(WORK INSTRUCTIONS):
Would you return exactly the lines running from the one with "set_output_delay 1.034 -clock" to the bottom of the listing below, and no others?

##### PROVIDED ENTRIES

===== config.mk =====
export PLATFORM = sky130hd
export DESIGN_NAME = window_median_select
export DESIGN_NICKNAME = d
export VERILOG_FILES = /design/src/design/wms_pkg.sv /design/src/design/window_median_select.sv /design/src/design/wms_datapath.sv /design/src/design/wms_ctrl.sv
export SDC_FILE = /design/constraint.sdc
export NUM_CORES = 1
export LEC_CHECK = 0
export ABC_AREA = 1
export BUFFER_PORTS_ARGS = -buffer_cell sky130_fd_sc_hd__buf_2
export CAP_MARGIN = 20
export CORE_MARGIN = 5
export CORE_UTILIZATION = 30
export DETAILED_ROUTE_END_ITERATION = 6
export PLACE_DENSITY = 0.5
export RECOVER_POWER = 100
export SLEW_MARGIN = 10
export SYNTH_ARGS = -nofsm -noshare
export SYNTH_HDL_FRONTEND = slang
export SYNTH_HIERARCHICAL = 1
export SYNTH_SLANG_ARGS = --single-unit

===== constraint.sdc =====
create_clock -name aclk -period 5.17 [get_ports aclk]
set_input_delay 1.034 -clock aclk [delete_from_list [all_inputs] [get_ports aclk]]
set_output_delay 1.034 -clock aclk [all_outputs]
set_load 0.02 [all_outputs]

##########

(EXERCISE OUTPUT):
set_output_delay 1.034 -clock aclk [all_outputs]
set_load 0.02 [all_outputs]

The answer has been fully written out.